[DATA TO EXAMINE]:
▽

--- config.mk ---
export PLATFORM = sky130hd
export DESIGN_NAME = irq_latch_ctrl
export DESIGN_NICKNAME = d
export VERILOG_FILES = /design/src/rtl/irq_latch_ctrl.sv
export SDC_FILE = /design/constraint.sdc
export NUM_CORES = 1
export LEC_CHECK = 0
export BUFFER_PORTS_ARGS = -buffer_cell sky130_fd_sc_hd__buf_4
export CELL_PAD_IN_SITES_DETAIL_PLACEMENT = 0
export CELL_PAD_IN_SITES_GLOBAL_PLACEMENT = 2
export CORE_MARGIN = 5
export CORE_UTILIZATION = 40
export DETAILED_ROUTE_END_ITERATION = 10
export PLACE_DENSITY_LB_ADDON = 0.1
export SETUP_SLACK_MARGIN = 0.2
export SLEW_MARGIN = 40
export SYNTH_ARGS = -nofsm -noshare
export SYNTH_HDL_FRONTEND = slang
export SYNTH_SLANG_ARGS = --single-unit
--- constraint.sdc ---
create_clock -name clk -period 8.9 [get_ports clk]
set_clock_uncertainty 0.05 [all_clocks]
set_input_delay 1.335 -clock clk [delete_from_list [all_inputs] [get_ports clk]]
set_output_delay 1.335 -clock clk [all_outputs]
set_load 0.05 [all_outputs]
--- src/rtl/irq_latch_ctrl.sv ---
module irq_latch_ctrl #(
  parameter int NCH          = 4,
  parameter int QUAL_TICKS   = 100,
  parameter int TICKS_PER_MS = 1000
) (
  input  logic                   clk,
  input  logic                   rst_n,
  input  logic                   tick_us,
  input  logic [NCH-1:0]         irq_in,
  input  logic [NCH-1:0]         cfg_we,
  input  logic [15:0]            cfg_wdata,
  input  logic [NCH-1:0]         ack_reset,
  output logic                   irq_pending,
  output logic [$clog2(NCH)-1:0] irq_id,
  output logic [NCH-1:0]         irq_latched
);

  localparam int QW  = $clog2(QUAL_TICKS + 1);
  localparam int MW  = $clog2(TICKS_PER_MS + 1);
  localparam int IDW = $clog2(NCH);

  logic [NCH-1:0] sync1, sync2, armed, qual_fire, is_int, set_req;
  logic [15:0]    cfg_q [NCH];
  logic [QW-1:0]  qcnt  [NCH];

  genvar g;
  generate
    for (g = 0; g < NCH; g++) begin : g_ch
      assign is_int[g] = (cfg_q[g][3:0] == 4'h4);
      assign qual_fire[g] = sync2[g] & armed[g] & tick_us &
                            (qcnt[g] == QW'(QUAL_TICKS - 1));

      always_ff @(posedge clk) begin
        if (!rst_n)         cfg_q[g] <= 16'h0004;
        else if (cfg_we[g]) cfg_q[g] <= cfg_wdata;
      end

      always_ff @(posedge clk) begin
        if (!rst_n || !sync2[g]) begin
          qcnt[g]  <= '0;
          armed[g] <= 1'b1;
        end else if (armed[g] && tick_us) begin
          if (qual_fire[g]) begin
            qcnt[g]  <= '0;
            armed[g] <= 1'b0;
          end else begin
            qcnt[g] <= qcnt[g] + 1'b1;
          end
        end
      end
    end
  endgenerate

  always_ff @(posedge clk) begin
    if (!rst_n) begin
      sync1 <= '0;
      sync2 <= '0;
    end else begin
      sync1 <= irq_in;
      sync2 <= sync1;
    end
  end

  logic [3:0]    dig_h, dig_t, dig_u;
  logic [9:0]    interval;
  logic          timed_mode, timer_ok, ms_pulse, timer_fire;
  logic [MW-1:0] ms_div;
  logic [9:0]    ms_cnt;

  assign dig_h      = cfg_q[0][15:12];
  assign dig_t      = cfg_q[0][11:8];
  assign dig_u      = cfg_q[0][7:4];
  assign interval   = 10'(dig_h) * 10'd100 + 10'(dig_t) * 10'd10 + 10'(dig_u);
  assign timed_mode = is_int[0] & (|cfg_q[0][15:4]);
  assign timer_ok   = timed_mode & (dig_h <= 4'd9) & (dig_t <= 4'd9) &
                      (dig_u <= 4'd9) & (interval >= 10'd3);
  assign ms_pulse   = tick_us & (ms_div == MW'(TICKS_PER_MS - 1));
  assign timer_fire = timer_ok & ms_pulse & (ms_cnt == interval - 10'd1) & !cfg_we[0];

  always_ff @(posedge clk) begin
    if (!rst_n || cfg_we[0] || !timer_ok) begin
      ms_div <= '0;
      ms_cnt <= '0;
    end else if (tick_us) begin
      if (ms_pulse) begin
        ms_div <= '0;
        ms_cnt <= (ms_cnt == interval - 10'd1) ? 10'd0 : ms_cnt + 10'd1;
      end else begin
        ms_div <= ms_div + 1'b1;
      end
    end
  end

  always_comb begin
    set_req    = qual_fire & is_int;
    set_req[0] = timed_mode ? timer_fire : (qual_fire[0] & is_int[0]);
  end

  always_ff @(posedge clk) begin
    if (!rst_n) irq_latched <= '0;
    else        irq_latched <= (irq_latched | set_req) & ~ack_reset;
  end

  assign irq_pending = |irq_latched;

  always_comb begin
    irq_id = '0;
    for (int i = NCH - 1; i >= 0; i--)
      if (irq_latched[i]) irq_id = IDW'(i);
  end

  assert_lowest_wins_R6: assert property (@(posedge clk) disable iff (!rst_n)
    irq_pending |-> (irq_latched[irq_id] &&
                     ((irq_latched & ((NCH'(1) << irq_id) - NCH'(1))) == '0)));

  assert_timer_valid_R9: assert property (@(posedge clk) disable iff (!rst_n)
    ($rose(irq_latched[0]) && $past(timed_mode)) |-> $past(timer_ok));

  generate
    for (g = 0; g < NCH; g++) begin : g_chk
      assert_hold_R4: assert property (@(posedge clk) disable iff (!rst_n)
        (irq_latched[g] && !ack_reset[g]) |=> irq_latched[g]);
      assert_clear_R4: assert property (@(posedge clk) disable iff (!rst_n)
        ack_reset[g] |=> !irq_latched[g]);
      assert_func_sel_R7: assert property (@(posedge clk) disable iff (!rst_n)
        $rose(irq_latched[g]) |-> ($past(cfg_q[g][3:0]) == 4'h4));
    end
  endgenerate

endmodule

==> impl_results.md <==
- Outcome: finished clean
- WP data required: 9060 ps
- Critical path endpoint category: register
- Post-synth top area cell: edfxtp_1
- Final Cell Area: 6050 um2
- Min Tclk post-route: 4800 ps
- CP cell instances: ha_1 > ha_1 > fa_1 > xor2_1 > ha_1 > ha_1 > inv_1 > o21bai_1 > nor3_1 > o2111ai_1 > o311ai_1 > or4b_4 > nor3_2 > nor3_1
- Synth top area cells: edfxtp_1 32%, dfxtp_1 14%, ha_1 8.9%
- FP Rows: a little over 40
- Initial DRC Count: 239
- Share of cells above drive strength 1: 10.7%
- Final-report setup violation count: 0
- Worst slew margin: 51.2%
- Storage cell area: approximately 2400 um2
- H-tree levels: 3
- Asr flop ratio synth: 0%
- # fillers: 1245
- Post-route setup slack: 4100 ps
- Startpoint Class: register
- Yosys reg bits: 92
- Peak per-stage delay on the critical path: 540 ps
- Leak: ~2.5 nW
- Syn Area/Cell: 10.0 um2
- Synth warn: 0
- Pwr per Cell Area: 191 nW/um2
- I/O Buffers: 37
- Fin. Hold Viols: 0
- Placement Cell Area: 5690 um2
- Worst Path Max Fanout: 7
- Fmax: 208 MHz
- Most Frequent Cell on Critical Path: ha_1
- Final RePlAce weighted congestion: between 0.7 and 0.8
- Post-synth EDFFs: 56
- Post-synthesis sequential area ratio: a little under half
- Number of hold buffers added after CTS: 0
- Final wirelength: 10600 um
- Clk pin slew, worst setup/hold paths: 60 ps
- Largest net degree at the start of global routing: 53
- Routed Antenna Nets: 0
- Count leader, synth: nor2_1
- Clock Path Buffers: 2
- Grt ovf: 0
- Fin util: around 48%
- Remaining DRCs: 0
- Core Area: 12700 um2
- Worst hold margin: 381 ps
- Mapped Cells: 521
- Max cap viols: 0
- Layout net count: between 600 and 700
- Max VDD drop: 0.137 mV
- First-pass GRT wire length: ~18000 um
- CP max stage cell: or4b_4
- Postcts setup bufs: 0
- Max-slew violations: 0
- RSZ-0062 raised after global routing: no
- HP Class: reg2reg
- Die Y: roughly 120 um
- Final non-filler cell total: 735
- Drt first pass iters: 4
- Area growth from synthesis to layout: 15.8%
- Synth cell types: 50
- Clock buffer count from CTS: 9
- Worst EP arrival: 4950 ps
- DIE AREA: around 15000 um2
- Antenna cell count: 0
- Commonest cells post-synth: 66 x nor2_1, 56 x edfxtp_1, 37 x ha_1
- Mapped Area: approximately 5200 um2
- Starting density of the core: 41.1%
- Tot GR Track Use: 14.1%
- Clock Latency Late Sink: 340 ps
- Area share of the leading cell type in the synthesized netlist: between 30% and 40%
- Pre-CTS setup slack: 4150 ps
- Net Count, Synth: 594
- Worst slew pin tran: 732 ps
- Top FF cell, synth: edfxtp_1
- Post-cts resize count: 0
- Clock root buffer: clkbuf_16
- Via/cell ratio: 5.11
- Multi-input logic area: 2680 um2
- Avg WL per Cell: 14.4 um
- Chip width: 124 um
- Post-DP HPWL: 8040 um
- Placed cells: 719
- # IOs: 38
- Vias in the first global route: approximately 3.8k
- CTS tree: done
- Crit path kind: reg2reg
- Overall power: 1.15 mW
- Crit share post-route: between 50% and 60%
- Num Clock Sinks: 92
- Via count: 3756
- Final TNS setup: 0 ps
- Initial antenna violation count: 0
==> cells in the final DEF, fill, tap and decap left out, types with 3 or more instances in the layout <==
| master | n |
|---|---|
| xnor2_1 | 27 |
| nor2_1 | 66 |
| o21ai_0 | 10 |
| and3_1 | 34 |
| xor2_1 | 24 |
| nand3b_1 | 8 |
| and4_1 | 3 |
| clkbuf_16 | 10 |
| dfxtp_1 | 36 |
| bufinv_16 | 3 |
| o2111ai_1 | 3 |
| edfxtp_1 | 56 |
| nand4b_1 | 3 |
| nand2_1 | 29 |
| buf_4 | 38 |
| inv_1 | 28 |
| and2_1 | 9 |
| nand3_1 | 32 |
| nor3_1 | 20 |
| ha_1 | 37 |
| nor4_1 | 5 |
| nor2b_1 | 4 |
| fa_1 | 5 |
| nand4_1 | 10 |
| a21oi_1 | 13 |
| a21o_1 | 5 |
| nand2b_1 | 12 |
==> layer usage <==
layer  GRT usage (%)  share of wire [%]  routed length, um
met5               0                  0                  0
met4            5.16                1.6                172
met3            2.66                2.3                244
met1            18.7                 49               5130
met2            23.0                 48               5030
==> state kept, by name (all words and copies together), names as in the netlist <==
| name | count |
|---|---|
| armed | 4 |
| cfg_q | 28 |
| irq_latched | 4 |
| ms_cnt | 10 |
| ms_div | 10 |
| qcnt | 28 |
| sync1 | 4 |
| sync2 | 4 |
==> report_power, final <==
group | switching, mW | internal [mW] | total (mW)
sequential | 0.00980 | 0.466 | 0.476
clock | 0.160 | 0.300 | 0.459
combinational | 0.125 | 0.0941 | 0.219
total | 0.294 | 0.860 | 1.15
==> area by class of cell <==
cell class | instances | share of cell area, %
Multi-Input combinational cell | 389 | 44.2
Sequential cell | 92 | 39.7
Timing Repair Buffer | 38 | 4.71
Clock buffer | 11 | 4.36
Tap cell | 172 | 3.56
Inverter | 28 | 1.74
Clock inverter | 5 | 1.72
==> critical path: cells and delay by family, from the launching register on <==
kind	cells	cell delay [ps]
adders and majority gates	5	1640
AOI/OAI and AO/OA	3	730
xor gates and xnor gates	1	160
DFF	1	470
buffers and inverters	1	140
and+or+nand+nor	4	1490
==> cell families after synthesis <==
family | Yosys count | synth area share [%]
xor gates and xnor gates | 53 | 9.41
DFF | 92 | 46.0
and+or+nand+nor | 244 | 24.4
adders and majority gates | 42 | 10.8
AOI/OAI and AO/OA | 48 | 6.15
buffers and inverters | 40 | 2.94
muxes | 2 | 0.383
==> final timing paths <==
check                       startpoint                      to  slack, ps  depth (start not counted)
max          cfg_q[0][9]$_SDFFCE_PN0P_  ms_cnt[4]$_SDFFE_PP0P_       4100                         14
min                sync2[0]$_SDFF_PN0_   armed[0]$_SDFFE_PN1P_        380                          1
max reg2reg  cfg_q[0][9]$_SDFFCE_PN0P_  ms_cnt[4]$_SDFFE_PP0P_       4100                         14
min reg2reg        sync2[0]$_SDFF_PN0_   armed[0]$_SDFFE_PN1P_        380                          1
(Power assumes the default switching activity.)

△

Copy out every line in the records where the word "localparam" is found.

[EXERCISE OUTPUT]:
  localparam int QW  = $clog2(QUAL_TICKS + 1);
  localparam int MW  = $clog2(TICKS_PER_MS + 1);
  localparam int IDW = $clog2(NCH);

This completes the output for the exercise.